• _Your instructions_:
Output every line from the beginning of the records through the line that contains "create_clock -name clock", exactly as it appears.

• _Listed records_:
$ cat config.mk
export PLATFORM = sky130hd
export DESIGN_NAME = utf32_utf16_byte_decoder_core
export DESIGN_NICKNAME = d
export VERILOG_FILES = /design/src/hw/rtl/u32u16_pkg.sv /design/src/hw/rtl/u32u16_front.sv /design/src/hw/rtl/u32u16_queue.sv /design/src/hw/rtl/u32u16_back.sv /design/src/hw/rtl/utf32_utf16_byte_decoder_core.sv
export SDC_FILE = /design/constraint.sdc
export NUM_CORES = 1
export LEC_CHECK = 0
export ABC_AREA = 1
export BUFFER_PORTS_ARGS = -buffer_cell sky130_fd_sc_hd__buf_2
export CAP_MARGIN = 15
export CORE_MARGIN = 1
export CORE_UTILIZATION = 55
export DETAILED_ROUTE_END_ITERATION = 16
export GPL_TIMING_DRIVEN = 0
export PLACE_DENSITY = 0.86
export RECOVER_POWER = 100
export SLEW_MARGIN = 20
export SYNTH_ARGS = -nofsm -noshare
export SYNTH_HDL_FRONTEND = slang
export SYNTH_HIERARCHICAL = 1
export SYNTH_SLANG_ARGS = --single-unit
$ cat constraint.sdc
create_clock -name clock -period 3.2 [get_ports clock]
set_input_delay 0.32 -clock clock [delete_from_list [all_inputs] [get_ports clock]]
set_output_delay 0.32 -clock clock [all_outputs]
set_load 0.01 [all_outputs]
$ cat src/hw/rtl/u32u16_pkg.sv
`default_nettype none
// ----------------------------------------------------------------------------
// u32u16_pkg
// Types and constants shared by the UTF-32/UTF-16 byte decoder core.
// ----------------------------------------------------------------------------
package u32u16_pkg;

   localparam int CSR_INDEX_W = 2;
   localparam int CSR_DATA_W  = 3;

   localparam logic [CSR_INDEX_W-1:0] CSR_WIDE_MODE  = 2'd0;
   localparam logic [CSR_INDEX_W-1:0] CSR_BIG_ENDIAN = 2'd1;
   localparam logic [CSR_INDEX_W-1:0] CSR_SKIP_BYTES = 2'd2;

   localparam logic [31:0] MAX_CODE_POINT  = 32'h0010_FFFF;
   localparam logic [31:0] BMP_LIMIT       = 32'h0000_FFFF;
   localparam logic [31:0] SURR_FIRST      = 32'h0000_D800;
   localparam logic [31:0] SURR_LAST       = 32'h0000_DFFF;
   localparam logic [20:0] SUPP_BASE       = 21'h01_0000;
   localparam logic [15:0] REPLACEMENT     = 16'hFFFD;
   localparam logic [5:0]  HIGH_SURR_TAG   = 6'b110110;  // 0xD800 >> 10
   localparam logic [5:0]  LOW_SURR_TAG    = 6'b110111;  // 0xDC00 >> 10

   typedef struct packed {
      logic [7:0] data_byte;
      logic       last_byte;
   } req_type;

   typedef struct packed {
      logic [15:0] code_unit;
      logic        unit_valid;
      logic        run_last;
      logic        stream_end;
   } rsp_type;

   // one decoded word (or bare end marker) handed from front to back
   typedef struct packed {
      logic [15:0] unit0;
      logic [9:0]  low_bits;   // low surrogate payload when pair is set
      logic        has_unit;
      logic        pair;
      logic        last;
   } entry_type;

endpackage : u32u16_pkg
`default_nettype wire

$ cat src/hw/rtl/u32u16_front.sv
`default_nettype none
// ----------------------------------------------------------------------------
// u32u16_front
// Config registers, byte skip, word gathering and code point classification.
// ----------------------------------------------------------------------------
module u32u16_front (
   input  wire logic                               clock,
   input  wire logic                               reset,
   input  wire logic                               csr_write_en,
   input  wire logic [u32u16_pkg::CSR_INDEX_W-1:0] csr_index,
   input  wire logic [u32u16_pkg::CSR_DATA_W-1:0]  csr_wdata,
   input  wire logic                               req_push,
   output logic                                    req_full,
   input  wire u32u16_pkg::req_type                req_data,
   input  wire logic                               q_full,
   output logic                                    q_push,
   output u32u16_pkg::entry_type                   q_entry
);
   import u32u16_pkg::*;

   logic        wide_mode_ff, big_endian_ff;
   logic [2:0]  skip_bytes_ff;
   logic [23:0] gathered_ff, gathered_in;
   logic [1:0]  pos_ff, pos_in;
   logic [2:0]  skipped_ff, skipped_in;

   logic        accept;
   logic        skipping;
   logic        complete;
   logic [7:0]  b0, b1, b2, d;
   logic [31:0] cp;
   logic [20:0] supp_offset;
   entry_type   ent;

   assign req_full = q_full;
   assign accept   = req_push && !q_full;
   assign d        = req_data.data_byte;
   assign b0       = gathered_ff[7:0];
   assign b1       = gathered_ff[15:8];
   assign b2       = gathered_ff[23:16];
   assign skipping = skipped_ff < skip_bytes_ff;
   assign complete = !skipping && (pos_ff >= (wide_mode_ff ? 2'd3 : 2'd1));
   assign cp       = big_endian_ff ? {b0, b1, b2, d} : {d, b2, b1, b0};
   assign supp_offset = cp[20:0] - SUPP_BASE;

   always_comb begin
      ent          = '0;
      ent.last     = req_data.last_byte;
      ent.has_unit = complete;
      if (complete) begin
         if (!wide_mode_ff) begin
            ent.unit0 = big_endian_ff ? {b0, d} : {d, b0};
         end else if (cp > MAX_CODE_POINT) begin
            ent.unit0 = REPLACEMENT;
         end else if (cp <= BMP_LIMIT) begin
            if (cp >= SURR_FIRST && cp <= SURR_LAST) begin
               ent.unit0 = REPLACEMENT;
            end else begin
               ent.unit0 = cp[15:0];
            end
         end else begin
            ent.pair     = 1'b1;
            ent.unit0    = {HIGH_SURR_TAG, supp_offset[19:10]};
            ent.low_bits = supp_offset[9:0];
         end
      end
   end

   assign q_entry = ent;
   assign q_push  = accept && (ent.has_unit || ent.last);

   always_comb begin
      gathered_in = gathered_ff;
      pos_in      = pos_ff;
      skipped_in  = skipped_ff;
      if (accept) begin
         if (skipping) begin
            skipped_in = skipped_ff + 3'd1;
         end else if (complete) begin
            gathered_in = '0;
            pos_in      = '0;
         end else begin
            unique case (pos_ff)
               2'd0:    gathered_in[7:0]   = d;
               2'd1:    gathered_in[15:8]  = d;
               default: gathered_in[23:16] = d;
            endcase
            pos_in = pos_ff + 2'd1;
         end
         if (req_data.last_byte) begin
            gathered_in = '0;
            pos_in      = '0;
            skipped_in  = '0;
         end
      end
   end

   always_ff @(posedge clock) begin
      if (reset) begin
         wide_mode_ff  <= 1'b0;
         big_endian_ff <= 1'b0;
         skip_bytes_ff <= '0;
         gathered_ff   <= '0;
         pos_ff        <= '0;
         skipped_ff    <= '0;
      end else begin
         gathered_ff <= gathered_in;
         pos_ff      <= pos_in;
         skipped_ff  <= skipped_in;
         if (csr_write_en) begin
            unique case (csr_index)
               CSR_WIDE_MODE:  wide_mode_ff  <= csr_wdata[0];
               CSR_BIG_ENDIAN: big_endian_ff <= csr_wdata[0];
               CSR_SKIP_BYTES: skip_bytes_ff <= csr_wdata;
               default: ;
            endcase
         end
      end
   end

   a_last_clears: assert property (@(posedge clock) disable iff (reset)
      accept && req_data.last_byte |=> pos_ff == 2'd0 && skipped_ff == 3'd0)
      else $error("stream state not cleared after last beat");

   a_gather_bound: assert property (@(posedge clock) disable iff (reset)
      accept && !skipping && !complete |=> pos_ff != 2'd0 || $past(req_data.last_byte))
      else $error("gather did not advance position");

endmodule : u32u16_front
`default_nettype wire

$ cat src/hw/rtl/u32u16_queue.sv
`default_nettype none
// ----------------------------------------------------------------------------
// u32u16_queue
// Small register queue of decoded entries between front and back.
// ----------------------------------------------------------------------------
module u32u16_queue #(
   parameter int DEPTH = 4
) (
   input  wire logic                  clock,
   input  wire logic                  reset,
   input  wire logic                  push,
   input  wire u32u16_pkg::entry_type push_entry,
   output logic                       full,
   input  wire logic                  pop,
   output u32u16_pkg::entry_type      head,
   output logic                       empty
);
   import u32u16_pkg::*;

   localparam int PTR_W = (DEPTH > 1) ? $clog2(DEPTH) : 1;
   localparam int CNT_W = $clog2(DEPTH + 1);

   entry_type         slot_ff [DEPTH];
   logic [PTR_W-1:0]  wr_ptr_ff, wr_ptr_in, rd_ptr_ff, rd_ptr_in;
   logic [CNT_W-1:0]  count_ff, count_in;

   assign full  = count_ff == CNT_W'(DEPTH);
   assign empty = count_ff == '0;
   assign head  = slot_ff[rd_ptr_ff];

   always_comb begin
      wr_ptr_in = wr_ptr_ff;
      rd_ptr_in = rd_ptr_ff;
      count_in  = count_ff;
      if (push) begin
         wr_ptr_in = (wr_ptr_ff == PTR_W'(DEPTH - 1)) ? '0 : wr_ptr_ff + PTR_W'(1);
      end
      if (pop) begin
         rd_ptr_in = (rd_ptr_ff == PTR_W'(DEPTH - 1)) ? '0 : rd_ptr_ff + PTR_W'(1);
      end
      if (push && !pop) begin
         count_in = count_ff + CNT_W'(1);
      end else if (pop && !push) begin
         count_in = count_ff - CNT_W'(1);
      end
   end

   always_ff @(posedge clock) begin
      if (reset) begin
         wr_ptr_ff <= '0;
         rd_ptr_ff <= '0;
         count_ff  <= '0;
      end else begin
         wr_ptr_ff <= wr_ptr_in;
         rd_ptr_ff <= rd_ptr_in;
         count_ff  <= count_in;
      end
   end

   always_ff @(posedge clock) begin
      if (push) begin
         slot_ff[wr_ptr_ff] <= push_entry;
      end
   end

   a_no_overflow: assert property (@(posedge clock) disable iff (reset)
      push |-> !full)
      else $error("queue push while full");

   a_no_underflow: assert property (@(posedge clock) disable iff (reset)
      pop |-> !empty)
      else $error("queue pop while empty");

endmodule : u32u16_queue
`default_nettype wire

$ cat src/hw/rtl/u32u16_back.sv
`default_nettype none
// ----------------------------------------------------------------------------
// u32u16_back
// Expands queued entries into one or two result beats on the output side.
// ----------------------------------------------------------------------------
module u32u16_back (
   input  wire logic                  clock,
   input  wire logic                  reset,
   input  wire logic                  q_empty,
   input  wire u32u16_pkg::entry_type q_head,
   output logic                       q_pop,
   output logic                       rsp_empty,
   input  wire logic                  rsp_pop,
   output u32u16_pkg::rsp_type        rsp_data
);
   import u32u16_pkg::*;

   entry_type ent_ff;
   logic      valid_ff, valid_in;
   logic      second_ff, second_in;
   logic      take;
   logic      advance;

   assign rsp_empty = !valid_ff;
   assign advance   = rsp_pop && valid_ff && ent_ff.pair && !second_ff;
   assign take      = !valid_ff || (rsp_pop && !advance);
   assign q_pop     = take && !q_empty;

   always_comb begin
      valid_in  = valid_ff;
      second_in = second_ff;
      if (advance) begin
         second_in = 1'b1;
      end else if (take) begin
         valid_in  = !q_empty;
         second_in = 1'b0;
      end
   end

   always_comb begin
      if (second_ff) begin
         rsp_data.code_unit  = {LOW_SURR_TAG, ent_ff.low_bits};
         rsp_data.unit_valid = 1'b1;
         rsp_data.run_last   = 1'b1;
         rsp_data.stream_end = ent_ff.last;
      end else begin
         rsp_data.code_unit  = ent_ff.unit0;
         rsp_data.unit_valid = ent_ff.has_unit;
         rsp_data.run_last   = !ent_ff.pair;
         rsp_data.stream_end = ent_ff.last && !ent_ff.pair;
      end
   end

   always_ff @(posedge clock) begin
      if (reset) begin
         valid_ff  <= 1'b0;
         second_ff <= 1'b0;
      end else begin
         valid_ff  <= valid_in;
         second_ff <= second_in;
      end
   end

   always_ff @(posedge clock) begin
      if (q_pop) begin
         ent_ff <= q_head;
      end
   end

   a_second_of_pair: assert property (@(posedge clock) disable iff (reset)
      second_ff |-> valid_ff && ent_ff.pair)
      else $error("second unit shown without a surrogate pair");

endmodule : u32u16_back
`default_nettype wire

$ cat src/hw/rtl/utf32_utf16_byte_decoder_core.sv
`default_nettype none
// ----------------------------------------------------------------------------
// utf32_utf16_byte_decoder_core
// Byte stream to UTF-16 code unit decoder for UTF-16 and UTF-32 input.
// ----------------------------------------------------------------------------
//  port group | dir | handshake          | beat
//  req_*      | in  | req_push / req_full | one byte + last flag
//  rsp_*      | out | rsp_pop / rsp_empty | one code unit or end marker
//  csr_*      | in  | csr_write_en        | one register write
//
//  One byte is taken per cycle while req_full is low; the front decodes it in that same cycle.
//  A byte yields zero, one or two beats; the back drains one beat per cycle while rsp_pop is high.
//  A word of two surrogate beats holds the back until both beats are popped.
//  The queue (QUEUE_DEPTH entries) absorbs output stalls; req_full rises when it fills.
//  Synchronous active-high reset clears registers and stream state.
// ----------------------------------------------------------------------------
module utf32_utf16_byte_decoder_core #(
   parameter int QUEUE_DEPTH = 4
) (
   input  wire logic                               clock,
   input  wire logic                               reset,
   input  wire logic                               csr_write_en,
   input  wire logic [u32u16_pkg::CSR_INDEX_W-1:0] csr_index,
   input  wire logic [u32u16_pkg::CSR_DATA_W-1:0]  csr_wdata,
   input  wire logic                               req_push,
   output logic                                    req_full,
   input  wire u32u16_pkg::req_type                req_data,
   output logic                                    rsp_empty,
   input  wire logic                               rsp_pop,
   output u32u16_pkg::rsp_type                     rsp_data
);
   import u32u16_pkg::*;

   logic      q_push, q_full, q_pop, q_empty;
   entry_type q_entry, q_head;

   u32u16_front u_front (
      .clock        (clock),
      .reset        (reset),
      .csr_write_en (csr_write_en),
      .csr_index    (csr_index),
      .csr_wdata    (csr_wdata),
      .req_push     (req_push),
      .req_full     (req_full),
      .req_data     (req_data),
      .q_full       (q_full),
      .q_push       (q_push),
      .q_entry      (q_entry)
   );

   u32u16_queue #(
      .DEPTH (QUEUE_DEPTH)
   ) u_queue (
      .clock      (clock),
      .reset      (reset),
      .push       (q_push),
      .push_entry (q_entry),
      .full       (q_full),
      .pop        (q_pop),
      .head       (q_head),
      .empty      (q_empty)
   );

   u32u16_back u_back (
      .clock     (clock),
      .reset     (reset),
      .q_empty   (q_empty),
      .q_head    (q_head),
      .q_pop     (q_pop),
      .rsp_empty (rsp_empty),
      .rsp_pop   (rsp_pop),
      .rsp_data  (rsp_data)
   );

endmodule : utf32_utf16_byte_decoder_core
`default_nettype wire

• _Task answer_:
$ cat config.mk
export PLATFORM = sky130hd
export DESIGN_NAME = utf32_utf16_byte_decoder_core
export DESIGN_NICKNAME = d
export VERILOG_FILES = /design/src/hw/rtl/u32u16_pkg.sv /design/src/hw/rtl/u32u16_front.sv /design/src/hw/rtl/u32u16_queue.sv /design/src/hw/rtl/u32u16_back.sv /design/src/hw/rtl/utf32_utf16_byte_decoder_core.sv
export SDC_FILE = /design/constraint.sdc
export NUM_CORES = 1
export LEC_CHECK = 0
export ABC_AREA = 1
export BUFFER_PORTS_ARGS = -buffer_cell sky130_fd_sc_hd__buf_2
export CAP_MARGIN = 15
export CORE_MARGIN = 1
export CORE_UTILIZATION = 55
export DETAILED_ROUTE_END_ITERATION = 16
export GPL_TIMING_DRIVEN = 0
export PLACE_DENSITY = 0.86
export RECOVER_POWER = 100
export SLEW_MARGIN = 20
export SYNTH_ARGS = -nofsm -noshare
export SYNTH_HDL_FRONTEND = slang
export SYNTH_HIERARCHICAL = 1
export SYNTH_SLANG_ARGS = --single-unit
$ cat constraint.sdc
create_clock -name clock -period 3.2 [get_ports clock]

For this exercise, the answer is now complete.